The rest of the file is not important to us now, we are interested in the clusters section. Copy the certificate-authority-data of the west cluster to the ca_data_west value in terraform.tfvars, the server of the west cluster to server_west and the east values correspondingly. Set kubeconfig_path to the path to the file.

Now open the console in your istio-config folder and run

terraform init

and then

terraform apply -auto-approve

If you have followed the tutorial and posess some luck :) you’ll get an huge output with a deprecation warning (don’t warry for it, it’s for the deprecated default_secret_name attribute, remember it?)? ending with green

Apply complete! Resources: 22 added, 0 changed, 0 destroyed

message, without any nasty red error warnings.
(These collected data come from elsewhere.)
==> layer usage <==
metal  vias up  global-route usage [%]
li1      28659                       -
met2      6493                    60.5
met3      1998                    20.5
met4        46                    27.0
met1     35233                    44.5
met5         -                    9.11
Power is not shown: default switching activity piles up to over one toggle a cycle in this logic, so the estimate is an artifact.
So but does this thing even work? Let’s check.

Create a test foler besides the istio-multicluster folder and create two files in it. The first server.yaml

apiVersion: v1
kind: Pod
metadata:
app: nginx
labels:
name: nginx
sidecar.istio.io/inject: "true"
spec:
containers:
- name: nginx
image: nginx
ports:
- containerPort: 80

---
apiVersion: v1
kind: Service
metadata:
name: nginx
spec:
selector:
app: nginx
ports:
- port: 80
targetPort: 80
name: http
type: ClusterIP

and the other client.yaml

apiVersion: v1
kind: Pod
metadata:
name: nettool
labels:
app: nettool
sidecar.istio.io/inject: "true"
spec:
containers:
- name: nettool
image: wbitt/network-multitool
command:
- sleep
- infinity

Anyone familiar with Kubernetes will easily understand, what this manifests are for: the first one creates the pod with nginx instance and a Service, providing access to it and the second one will create a pod from a Docker image with various network diagnostic tools. Run in the console

kubectl --context west apply -f server.yaml
kubectl --context east apply -f client.yaml

This commands will create the nginx deployment on our “west” cluster and the network tool deployment on our “east” cluster”. Now if you run in the console

kubectl --context east exec nettool -- curl nginx

And see the html output of the nginx default page.

But wasn’t that just a coincidence? Go to the istio-multicluster folder and run

terraform destory -auto-approve

effectively destroying everything over which we were working so hard until now.

Now try

kubectl --context east exec nettool -- curl nginx

Ah, the error message.

Now back to the istio-multicluster and run

terraform apply -auto-approve

Again. You need to wait a little while for Istio to reread the clusters and

kubectl --context east exec nettool -- curl nginx

Works again.

That’s all for this tutorial, hope it’ll be helpful for someone.

Also you can find all the code from it on my github.